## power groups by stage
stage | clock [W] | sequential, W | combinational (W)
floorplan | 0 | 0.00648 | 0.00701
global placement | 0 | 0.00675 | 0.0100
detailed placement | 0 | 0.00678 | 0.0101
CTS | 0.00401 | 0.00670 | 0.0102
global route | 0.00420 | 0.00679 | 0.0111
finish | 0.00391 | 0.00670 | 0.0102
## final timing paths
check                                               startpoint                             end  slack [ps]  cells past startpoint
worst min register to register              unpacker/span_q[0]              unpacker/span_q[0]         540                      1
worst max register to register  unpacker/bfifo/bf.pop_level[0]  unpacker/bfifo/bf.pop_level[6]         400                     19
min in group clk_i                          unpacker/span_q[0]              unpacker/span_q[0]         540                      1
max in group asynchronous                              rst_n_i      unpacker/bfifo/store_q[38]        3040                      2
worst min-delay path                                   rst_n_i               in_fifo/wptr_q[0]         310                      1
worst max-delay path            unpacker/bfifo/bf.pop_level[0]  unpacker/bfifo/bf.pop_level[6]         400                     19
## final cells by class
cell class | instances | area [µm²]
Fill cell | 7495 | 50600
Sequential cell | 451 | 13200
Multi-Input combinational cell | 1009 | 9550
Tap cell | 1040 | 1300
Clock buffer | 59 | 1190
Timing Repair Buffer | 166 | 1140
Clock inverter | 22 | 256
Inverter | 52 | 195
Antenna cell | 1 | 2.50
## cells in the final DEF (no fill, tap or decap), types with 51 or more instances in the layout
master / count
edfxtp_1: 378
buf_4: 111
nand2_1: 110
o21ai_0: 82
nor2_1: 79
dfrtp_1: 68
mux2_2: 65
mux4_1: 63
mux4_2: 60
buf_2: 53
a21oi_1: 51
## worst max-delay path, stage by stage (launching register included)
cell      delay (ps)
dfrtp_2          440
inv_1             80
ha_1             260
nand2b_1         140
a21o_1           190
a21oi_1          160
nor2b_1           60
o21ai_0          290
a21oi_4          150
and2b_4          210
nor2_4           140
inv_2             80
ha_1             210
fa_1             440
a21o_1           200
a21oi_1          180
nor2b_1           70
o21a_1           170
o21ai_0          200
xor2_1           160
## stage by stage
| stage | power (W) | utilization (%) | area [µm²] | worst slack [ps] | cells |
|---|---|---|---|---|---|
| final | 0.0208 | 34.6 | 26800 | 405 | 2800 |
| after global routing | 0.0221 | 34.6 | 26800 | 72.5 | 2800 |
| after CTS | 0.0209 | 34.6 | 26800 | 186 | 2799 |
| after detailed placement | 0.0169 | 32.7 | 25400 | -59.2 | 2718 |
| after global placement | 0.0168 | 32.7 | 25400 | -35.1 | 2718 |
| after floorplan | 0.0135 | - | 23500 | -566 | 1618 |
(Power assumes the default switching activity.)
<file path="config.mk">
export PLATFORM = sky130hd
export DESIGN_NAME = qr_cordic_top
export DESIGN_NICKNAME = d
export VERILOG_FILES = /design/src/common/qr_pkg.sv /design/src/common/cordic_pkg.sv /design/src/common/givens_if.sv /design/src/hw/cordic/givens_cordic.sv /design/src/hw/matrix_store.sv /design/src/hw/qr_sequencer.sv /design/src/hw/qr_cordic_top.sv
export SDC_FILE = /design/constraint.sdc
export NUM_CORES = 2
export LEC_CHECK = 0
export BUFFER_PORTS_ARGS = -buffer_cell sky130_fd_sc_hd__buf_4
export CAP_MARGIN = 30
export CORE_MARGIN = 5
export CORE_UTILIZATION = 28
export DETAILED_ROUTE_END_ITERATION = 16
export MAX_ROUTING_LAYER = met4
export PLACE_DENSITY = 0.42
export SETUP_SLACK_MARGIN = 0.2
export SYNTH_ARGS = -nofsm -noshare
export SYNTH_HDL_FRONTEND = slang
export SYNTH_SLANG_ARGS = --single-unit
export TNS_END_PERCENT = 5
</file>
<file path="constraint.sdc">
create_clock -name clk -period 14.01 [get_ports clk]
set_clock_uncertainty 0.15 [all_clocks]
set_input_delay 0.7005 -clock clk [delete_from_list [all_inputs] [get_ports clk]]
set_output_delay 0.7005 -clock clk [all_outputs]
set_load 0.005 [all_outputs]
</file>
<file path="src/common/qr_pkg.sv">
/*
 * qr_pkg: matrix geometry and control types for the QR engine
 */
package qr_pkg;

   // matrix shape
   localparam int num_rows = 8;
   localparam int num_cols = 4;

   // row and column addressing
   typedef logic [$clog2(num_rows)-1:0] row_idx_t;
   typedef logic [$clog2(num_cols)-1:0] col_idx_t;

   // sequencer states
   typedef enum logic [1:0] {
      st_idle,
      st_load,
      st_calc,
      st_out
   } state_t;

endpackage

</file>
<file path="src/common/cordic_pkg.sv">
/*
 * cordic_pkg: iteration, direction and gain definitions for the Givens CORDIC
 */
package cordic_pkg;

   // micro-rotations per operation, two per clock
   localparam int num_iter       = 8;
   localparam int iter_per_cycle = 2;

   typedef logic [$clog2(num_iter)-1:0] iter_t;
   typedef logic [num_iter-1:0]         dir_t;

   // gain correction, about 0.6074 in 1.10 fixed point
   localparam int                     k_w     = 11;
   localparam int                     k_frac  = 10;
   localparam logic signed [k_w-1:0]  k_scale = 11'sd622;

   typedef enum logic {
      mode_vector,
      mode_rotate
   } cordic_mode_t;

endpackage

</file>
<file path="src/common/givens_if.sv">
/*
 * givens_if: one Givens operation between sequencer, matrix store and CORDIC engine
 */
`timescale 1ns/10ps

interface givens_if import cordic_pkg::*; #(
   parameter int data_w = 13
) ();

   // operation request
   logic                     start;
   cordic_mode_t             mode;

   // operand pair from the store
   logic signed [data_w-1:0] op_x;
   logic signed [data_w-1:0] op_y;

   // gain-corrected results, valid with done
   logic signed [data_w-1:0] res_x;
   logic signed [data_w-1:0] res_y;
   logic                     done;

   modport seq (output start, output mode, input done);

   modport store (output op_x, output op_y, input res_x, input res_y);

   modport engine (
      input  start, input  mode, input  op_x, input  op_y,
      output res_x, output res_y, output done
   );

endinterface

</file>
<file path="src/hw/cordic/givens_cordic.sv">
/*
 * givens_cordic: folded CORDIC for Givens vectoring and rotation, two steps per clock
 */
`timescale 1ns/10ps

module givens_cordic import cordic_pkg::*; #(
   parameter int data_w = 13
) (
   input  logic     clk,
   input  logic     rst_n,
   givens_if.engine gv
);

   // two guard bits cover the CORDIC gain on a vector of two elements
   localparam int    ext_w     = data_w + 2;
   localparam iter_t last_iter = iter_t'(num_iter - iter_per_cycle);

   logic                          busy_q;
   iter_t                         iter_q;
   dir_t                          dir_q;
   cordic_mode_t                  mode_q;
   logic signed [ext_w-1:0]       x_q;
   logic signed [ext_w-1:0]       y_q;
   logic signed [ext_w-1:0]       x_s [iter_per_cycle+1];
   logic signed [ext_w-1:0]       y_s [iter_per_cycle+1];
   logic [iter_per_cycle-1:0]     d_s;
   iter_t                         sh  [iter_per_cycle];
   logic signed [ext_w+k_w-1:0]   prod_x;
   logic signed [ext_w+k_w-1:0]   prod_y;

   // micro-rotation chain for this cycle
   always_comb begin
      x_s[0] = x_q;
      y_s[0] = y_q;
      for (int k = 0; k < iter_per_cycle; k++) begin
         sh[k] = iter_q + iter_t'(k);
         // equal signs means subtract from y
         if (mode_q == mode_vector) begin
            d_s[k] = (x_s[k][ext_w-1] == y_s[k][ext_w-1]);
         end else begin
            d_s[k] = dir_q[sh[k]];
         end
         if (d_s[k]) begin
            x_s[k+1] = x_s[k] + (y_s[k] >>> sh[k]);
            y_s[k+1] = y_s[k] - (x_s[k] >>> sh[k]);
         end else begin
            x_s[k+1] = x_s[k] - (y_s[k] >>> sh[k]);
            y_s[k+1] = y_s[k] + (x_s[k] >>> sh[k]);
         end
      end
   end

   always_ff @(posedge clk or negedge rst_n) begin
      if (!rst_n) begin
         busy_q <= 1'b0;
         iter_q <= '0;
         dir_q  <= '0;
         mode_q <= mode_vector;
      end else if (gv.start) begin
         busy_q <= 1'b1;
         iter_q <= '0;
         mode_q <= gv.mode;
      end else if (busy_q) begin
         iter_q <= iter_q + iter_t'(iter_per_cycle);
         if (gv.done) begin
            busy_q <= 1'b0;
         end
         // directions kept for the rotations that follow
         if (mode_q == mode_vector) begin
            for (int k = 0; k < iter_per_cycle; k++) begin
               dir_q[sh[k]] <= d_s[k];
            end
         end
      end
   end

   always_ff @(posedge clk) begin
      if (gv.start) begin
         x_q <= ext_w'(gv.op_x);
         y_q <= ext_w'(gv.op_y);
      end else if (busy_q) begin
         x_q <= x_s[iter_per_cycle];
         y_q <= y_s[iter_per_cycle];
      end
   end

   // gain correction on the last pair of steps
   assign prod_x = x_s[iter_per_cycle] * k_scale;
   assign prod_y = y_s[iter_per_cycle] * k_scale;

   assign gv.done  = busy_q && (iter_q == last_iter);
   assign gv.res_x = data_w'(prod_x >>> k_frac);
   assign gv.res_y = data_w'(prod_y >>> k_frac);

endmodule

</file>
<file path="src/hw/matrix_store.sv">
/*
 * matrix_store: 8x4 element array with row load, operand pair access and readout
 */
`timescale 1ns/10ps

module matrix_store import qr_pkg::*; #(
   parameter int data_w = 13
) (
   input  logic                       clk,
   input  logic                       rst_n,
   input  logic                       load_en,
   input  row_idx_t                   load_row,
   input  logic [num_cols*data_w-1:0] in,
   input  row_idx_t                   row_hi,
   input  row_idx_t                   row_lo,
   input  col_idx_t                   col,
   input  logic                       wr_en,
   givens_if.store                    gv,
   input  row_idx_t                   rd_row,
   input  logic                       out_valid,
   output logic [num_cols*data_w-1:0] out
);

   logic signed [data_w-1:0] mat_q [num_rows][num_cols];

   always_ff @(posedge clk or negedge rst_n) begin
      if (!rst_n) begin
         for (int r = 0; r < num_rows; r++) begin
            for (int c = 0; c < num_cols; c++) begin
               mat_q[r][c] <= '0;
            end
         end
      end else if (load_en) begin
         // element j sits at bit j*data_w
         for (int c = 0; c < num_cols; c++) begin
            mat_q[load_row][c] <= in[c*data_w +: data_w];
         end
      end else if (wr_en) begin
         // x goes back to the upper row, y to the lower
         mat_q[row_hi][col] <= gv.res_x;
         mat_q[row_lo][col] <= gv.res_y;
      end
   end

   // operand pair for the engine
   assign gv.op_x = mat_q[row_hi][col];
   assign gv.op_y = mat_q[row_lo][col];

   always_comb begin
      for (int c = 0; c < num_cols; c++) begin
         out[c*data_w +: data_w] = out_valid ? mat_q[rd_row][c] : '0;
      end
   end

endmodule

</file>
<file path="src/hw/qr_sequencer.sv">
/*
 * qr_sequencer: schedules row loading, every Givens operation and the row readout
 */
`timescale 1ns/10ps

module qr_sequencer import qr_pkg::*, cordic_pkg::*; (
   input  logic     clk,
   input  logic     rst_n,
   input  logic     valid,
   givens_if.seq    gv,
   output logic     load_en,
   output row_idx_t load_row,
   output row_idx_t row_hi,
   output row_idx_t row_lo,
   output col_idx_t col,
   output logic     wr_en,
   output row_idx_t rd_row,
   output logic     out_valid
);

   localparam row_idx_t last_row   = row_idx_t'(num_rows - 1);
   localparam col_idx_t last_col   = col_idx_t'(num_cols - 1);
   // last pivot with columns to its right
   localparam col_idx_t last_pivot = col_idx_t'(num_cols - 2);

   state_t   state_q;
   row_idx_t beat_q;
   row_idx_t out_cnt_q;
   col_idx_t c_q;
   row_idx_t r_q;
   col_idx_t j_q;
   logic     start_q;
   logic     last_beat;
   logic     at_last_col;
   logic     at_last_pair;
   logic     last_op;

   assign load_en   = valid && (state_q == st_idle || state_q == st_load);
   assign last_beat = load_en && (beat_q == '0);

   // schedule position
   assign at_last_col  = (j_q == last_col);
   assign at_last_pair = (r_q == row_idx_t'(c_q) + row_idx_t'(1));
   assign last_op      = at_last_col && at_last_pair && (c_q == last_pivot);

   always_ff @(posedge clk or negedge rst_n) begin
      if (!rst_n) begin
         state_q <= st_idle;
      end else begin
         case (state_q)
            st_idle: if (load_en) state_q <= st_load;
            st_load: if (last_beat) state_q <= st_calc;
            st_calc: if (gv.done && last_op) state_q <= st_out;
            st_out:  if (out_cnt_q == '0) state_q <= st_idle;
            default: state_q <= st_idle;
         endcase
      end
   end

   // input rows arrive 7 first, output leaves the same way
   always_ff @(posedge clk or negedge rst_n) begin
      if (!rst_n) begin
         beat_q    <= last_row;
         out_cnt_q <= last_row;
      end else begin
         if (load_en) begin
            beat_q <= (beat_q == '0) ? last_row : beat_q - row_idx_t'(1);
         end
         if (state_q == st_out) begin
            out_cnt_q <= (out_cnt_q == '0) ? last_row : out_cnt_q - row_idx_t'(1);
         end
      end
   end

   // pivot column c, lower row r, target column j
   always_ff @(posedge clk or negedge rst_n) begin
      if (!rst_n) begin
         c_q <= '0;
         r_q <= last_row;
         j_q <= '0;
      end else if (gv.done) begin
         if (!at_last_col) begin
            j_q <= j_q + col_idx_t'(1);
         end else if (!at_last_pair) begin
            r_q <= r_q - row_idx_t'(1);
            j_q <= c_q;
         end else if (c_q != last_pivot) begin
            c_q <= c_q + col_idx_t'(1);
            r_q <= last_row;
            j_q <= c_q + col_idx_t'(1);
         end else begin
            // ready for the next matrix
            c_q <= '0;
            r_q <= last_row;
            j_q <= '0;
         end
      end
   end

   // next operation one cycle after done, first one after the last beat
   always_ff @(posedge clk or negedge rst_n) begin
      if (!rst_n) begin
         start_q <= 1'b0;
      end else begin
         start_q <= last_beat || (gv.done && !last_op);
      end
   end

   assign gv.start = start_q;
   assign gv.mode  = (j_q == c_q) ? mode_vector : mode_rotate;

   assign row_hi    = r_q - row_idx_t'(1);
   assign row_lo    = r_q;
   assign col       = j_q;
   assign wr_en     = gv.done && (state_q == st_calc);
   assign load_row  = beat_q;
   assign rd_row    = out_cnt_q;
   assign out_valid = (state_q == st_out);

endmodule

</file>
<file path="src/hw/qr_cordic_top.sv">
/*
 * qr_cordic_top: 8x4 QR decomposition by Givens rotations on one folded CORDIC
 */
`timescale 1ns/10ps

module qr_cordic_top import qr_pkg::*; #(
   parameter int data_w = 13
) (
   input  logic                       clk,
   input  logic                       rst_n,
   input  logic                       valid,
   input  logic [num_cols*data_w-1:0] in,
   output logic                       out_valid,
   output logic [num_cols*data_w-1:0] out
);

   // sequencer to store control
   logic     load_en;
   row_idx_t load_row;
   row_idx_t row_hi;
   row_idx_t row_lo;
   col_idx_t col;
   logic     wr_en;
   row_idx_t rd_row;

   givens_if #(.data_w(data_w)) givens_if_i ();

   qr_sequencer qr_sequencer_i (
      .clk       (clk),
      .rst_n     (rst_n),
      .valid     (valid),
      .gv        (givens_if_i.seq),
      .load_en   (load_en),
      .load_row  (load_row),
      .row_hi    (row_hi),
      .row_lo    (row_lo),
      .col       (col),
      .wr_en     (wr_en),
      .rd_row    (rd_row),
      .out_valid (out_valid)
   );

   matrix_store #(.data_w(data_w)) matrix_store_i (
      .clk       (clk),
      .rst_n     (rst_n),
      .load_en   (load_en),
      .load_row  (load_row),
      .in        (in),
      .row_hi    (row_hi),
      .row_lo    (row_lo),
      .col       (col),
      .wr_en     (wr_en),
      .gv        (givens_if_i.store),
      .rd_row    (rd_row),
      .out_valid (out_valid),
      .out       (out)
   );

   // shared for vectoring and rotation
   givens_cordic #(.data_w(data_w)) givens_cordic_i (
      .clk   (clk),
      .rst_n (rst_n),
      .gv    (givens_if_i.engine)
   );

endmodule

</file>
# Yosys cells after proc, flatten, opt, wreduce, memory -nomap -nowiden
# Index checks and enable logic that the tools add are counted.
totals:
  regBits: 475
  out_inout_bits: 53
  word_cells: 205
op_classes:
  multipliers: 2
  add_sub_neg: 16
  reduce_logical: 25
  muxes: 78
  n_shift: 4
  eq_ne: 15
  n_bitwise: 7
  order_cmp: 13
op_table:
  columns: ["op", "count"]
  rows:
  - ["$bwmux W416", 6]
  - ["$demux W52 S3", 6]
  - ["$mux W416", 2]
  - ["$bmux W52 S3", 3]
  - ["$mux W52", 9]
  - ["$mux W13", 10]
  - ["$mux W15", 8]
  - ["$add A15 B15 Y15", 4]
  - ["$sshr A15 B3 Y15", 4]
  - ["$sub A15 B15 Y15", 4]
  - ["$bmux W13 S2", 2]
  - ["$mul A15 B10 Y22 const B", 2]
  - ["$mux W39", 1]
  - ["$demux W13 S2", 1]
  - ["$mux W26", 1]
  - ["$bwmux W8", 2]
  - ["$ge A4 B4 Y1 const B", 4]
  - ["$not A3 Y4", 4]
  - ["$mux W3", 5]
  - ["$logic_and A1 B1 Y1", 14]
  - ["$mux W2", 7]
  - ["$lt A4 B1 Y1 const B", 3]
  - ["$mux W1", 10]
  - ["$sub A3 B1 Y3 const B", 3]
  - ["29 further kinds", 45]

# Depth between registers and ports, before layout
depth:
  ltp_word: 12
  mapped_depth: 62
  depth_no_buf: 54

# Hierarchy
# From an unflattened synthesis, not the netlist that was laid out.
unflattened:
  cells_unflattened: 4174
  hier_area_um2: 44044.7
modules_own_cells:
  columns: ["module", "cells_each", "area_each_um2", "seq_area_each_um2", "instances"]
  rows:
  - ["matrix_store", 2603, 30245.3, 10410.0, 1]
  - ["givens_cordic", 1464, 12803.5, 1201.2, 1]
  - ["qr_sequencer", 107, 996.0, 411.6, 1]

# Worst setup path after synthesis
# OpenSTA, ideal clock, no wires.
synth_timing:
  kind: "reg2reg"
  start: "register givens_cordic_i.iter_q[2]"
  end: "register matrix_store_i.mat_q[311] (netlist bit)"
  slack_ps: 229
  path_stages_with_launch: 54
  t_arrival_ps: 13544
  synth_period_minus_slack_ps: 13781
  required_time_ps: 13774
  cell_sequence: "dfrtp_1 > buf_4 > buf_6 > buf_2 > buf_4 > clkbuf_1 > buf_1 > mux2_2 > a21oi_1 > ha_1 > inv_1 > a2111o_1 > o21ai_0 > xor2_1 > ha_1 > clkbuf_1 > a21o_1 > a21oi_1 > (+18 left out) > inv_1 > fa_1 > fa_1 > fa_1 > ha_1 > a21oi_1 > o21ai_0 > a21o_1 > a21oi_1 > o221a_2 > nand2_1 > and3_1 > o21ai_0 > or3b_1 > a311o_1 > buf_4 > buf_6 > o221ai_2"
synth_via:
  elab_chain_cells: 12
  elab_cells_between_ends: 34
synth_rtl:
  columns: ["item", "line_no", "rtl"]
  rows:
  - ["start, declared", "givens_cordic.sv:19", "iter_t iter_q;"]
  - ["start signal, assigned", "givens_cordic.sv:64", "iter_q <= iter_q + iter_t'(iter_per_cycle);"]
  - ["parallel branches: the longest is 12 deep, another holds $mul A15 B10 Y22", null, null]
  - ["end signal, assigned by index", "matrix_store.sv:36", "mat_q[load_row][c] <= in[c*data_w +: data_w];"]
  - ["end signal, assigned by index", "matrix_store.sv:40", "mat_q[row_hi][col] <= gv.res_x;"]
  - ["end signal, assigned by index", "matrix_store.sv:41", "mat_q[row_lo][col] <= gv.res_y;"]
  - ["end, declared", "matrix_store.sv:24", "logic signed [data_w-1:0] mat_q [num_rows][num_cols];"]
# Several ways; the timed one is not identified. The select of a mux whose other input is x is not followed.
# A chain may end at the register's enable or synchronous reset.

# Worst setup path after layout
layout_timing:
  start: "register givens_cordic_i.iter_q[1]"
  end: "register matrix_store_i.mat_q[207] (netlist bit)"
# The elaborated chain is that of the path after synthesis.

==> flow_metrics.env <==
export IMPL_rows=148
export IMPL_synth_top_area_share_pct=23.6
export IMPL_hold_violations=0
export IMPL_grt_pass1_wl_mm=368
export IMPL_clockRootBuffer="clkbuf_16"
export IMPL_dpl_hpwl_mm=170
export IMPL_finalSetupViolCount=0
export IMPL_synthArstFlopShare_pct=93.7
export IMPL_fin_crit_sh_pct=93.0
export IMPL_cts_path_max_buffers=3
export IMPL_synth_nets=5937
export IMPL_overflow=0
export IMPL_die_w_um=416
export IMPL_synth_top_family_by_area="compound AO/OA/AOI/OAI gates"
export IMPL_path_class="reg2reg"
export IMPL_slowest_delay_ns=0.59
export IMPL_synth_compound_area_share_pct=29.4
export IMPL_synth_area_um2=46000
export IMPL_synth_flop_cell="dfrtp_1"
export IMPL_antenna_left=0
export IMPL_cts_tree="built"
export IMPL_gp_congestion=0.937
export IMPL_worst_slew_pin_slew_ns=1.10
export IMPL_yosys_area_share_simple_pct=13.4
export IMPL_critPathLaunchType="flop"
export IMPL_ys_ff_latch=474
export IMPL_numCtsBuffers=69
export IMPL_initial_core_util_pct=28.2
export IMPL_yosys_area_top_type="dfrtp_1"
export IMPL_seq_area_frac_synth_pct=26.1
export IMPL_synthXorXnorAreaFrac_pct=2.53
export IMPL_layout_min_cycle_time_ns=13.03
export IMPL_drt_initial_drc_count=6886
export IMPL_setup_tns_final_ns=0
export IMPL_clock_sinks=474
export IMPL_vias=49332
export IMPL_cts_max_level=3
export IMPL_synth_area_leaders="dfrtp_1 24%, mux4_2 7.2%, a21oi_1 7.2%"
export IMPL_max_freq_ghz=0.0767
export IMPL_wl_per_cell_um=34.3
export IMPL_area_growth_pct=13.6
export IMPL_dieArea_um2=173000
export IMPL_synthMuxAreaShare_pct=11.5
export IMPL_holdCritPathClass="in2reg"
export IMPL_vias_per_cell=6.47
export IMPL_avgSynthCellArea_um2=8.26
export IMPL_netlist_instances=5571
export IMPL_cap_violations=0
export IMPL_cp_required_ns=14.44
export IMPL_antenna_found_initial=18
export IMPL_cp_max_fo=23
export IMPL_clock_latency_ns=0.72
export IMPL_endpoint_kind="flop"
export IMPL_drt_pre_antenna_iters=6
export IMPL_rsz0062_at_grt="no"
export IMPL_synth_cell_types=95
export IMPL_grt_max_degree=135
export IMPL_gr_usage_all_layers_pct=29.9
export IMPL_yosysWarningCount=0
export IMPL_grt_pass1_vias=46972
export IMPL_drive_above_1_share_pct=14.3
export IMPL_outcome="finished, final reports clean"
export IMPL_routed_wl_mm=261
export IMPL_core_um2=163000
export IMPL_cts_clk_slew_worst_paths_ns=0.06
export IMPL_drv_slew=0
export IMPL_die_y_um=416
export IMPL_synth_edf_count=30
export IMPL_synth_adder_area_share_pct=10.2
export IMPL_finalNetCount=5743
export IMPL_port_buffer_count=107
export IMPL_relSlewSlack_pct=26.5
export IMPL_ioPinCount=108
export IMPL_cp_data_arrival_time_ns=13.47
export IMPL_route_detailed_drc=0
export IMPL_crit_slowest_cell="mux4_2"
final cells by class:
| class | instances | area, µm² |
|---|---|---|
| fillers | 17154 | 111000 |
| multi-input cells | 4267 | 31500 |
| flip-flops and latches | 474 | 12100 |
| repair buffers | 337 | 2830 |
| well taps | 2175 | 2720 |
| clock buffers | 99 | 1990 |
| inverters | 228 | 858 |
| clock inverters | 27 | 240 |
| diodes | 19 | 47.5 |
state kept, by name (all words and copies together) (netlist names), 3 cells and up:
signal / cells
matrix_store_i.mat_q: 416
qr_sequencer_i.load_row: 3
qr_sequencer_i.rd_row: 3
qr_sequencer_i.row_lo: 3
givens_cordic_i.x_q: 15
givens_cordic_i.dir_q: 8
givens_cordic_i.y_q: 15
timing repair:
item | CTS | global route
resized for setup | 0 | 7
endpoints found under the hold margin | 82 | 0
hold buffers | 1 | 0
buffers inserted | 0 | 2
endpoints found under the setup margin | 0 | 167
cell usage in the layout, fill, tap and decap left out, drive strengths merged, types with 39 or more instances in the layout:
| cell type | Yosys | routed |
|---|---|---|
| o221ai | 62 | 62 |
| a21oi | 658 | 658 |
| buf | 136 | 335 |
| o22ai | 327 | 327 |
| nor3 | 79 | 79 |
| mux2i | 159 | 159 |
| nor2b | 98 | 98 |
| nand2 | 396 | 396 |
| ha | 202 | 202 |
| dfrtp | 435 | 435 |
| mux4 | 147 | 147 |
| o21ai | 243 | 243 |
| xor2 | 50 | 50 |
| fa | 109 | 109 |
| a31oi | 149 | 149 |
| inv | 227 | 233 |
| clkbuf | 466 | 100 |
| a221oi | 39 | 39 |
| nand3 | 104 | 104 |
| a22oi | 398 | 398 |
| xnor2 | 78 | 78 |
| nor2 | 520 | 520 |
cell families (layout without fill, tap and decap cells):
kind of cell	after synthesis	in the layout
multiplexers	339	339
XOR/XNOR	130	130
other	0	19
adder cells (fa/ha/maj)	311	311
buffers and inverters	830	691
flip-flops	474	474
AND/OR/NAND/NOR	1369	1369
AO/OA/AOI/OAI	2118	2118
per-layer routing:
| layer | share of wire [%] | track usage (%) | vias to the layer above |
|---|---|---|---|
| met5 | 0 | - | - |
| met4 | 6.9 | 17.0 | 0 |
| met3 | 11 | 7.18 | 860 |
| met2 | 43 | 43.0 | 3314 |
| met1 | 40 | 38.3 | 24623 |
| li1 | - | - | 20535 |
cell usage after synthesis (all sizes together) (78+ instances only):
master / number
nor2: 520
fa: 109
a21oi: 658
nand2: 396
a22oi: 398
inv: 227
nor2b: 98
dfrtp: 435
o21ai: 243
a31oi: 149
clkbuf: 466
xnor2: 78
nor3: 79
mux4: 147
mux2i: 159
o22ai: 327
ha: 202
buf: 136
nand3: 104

=====

All lines above with "floorplan" in them should be returned.

» EXERCISE RESPONSE:
floorplan | 0 | 0.00648 | 0.00701
| after floorplan | 0.0135 | - | 23500 | -566 | 1618 |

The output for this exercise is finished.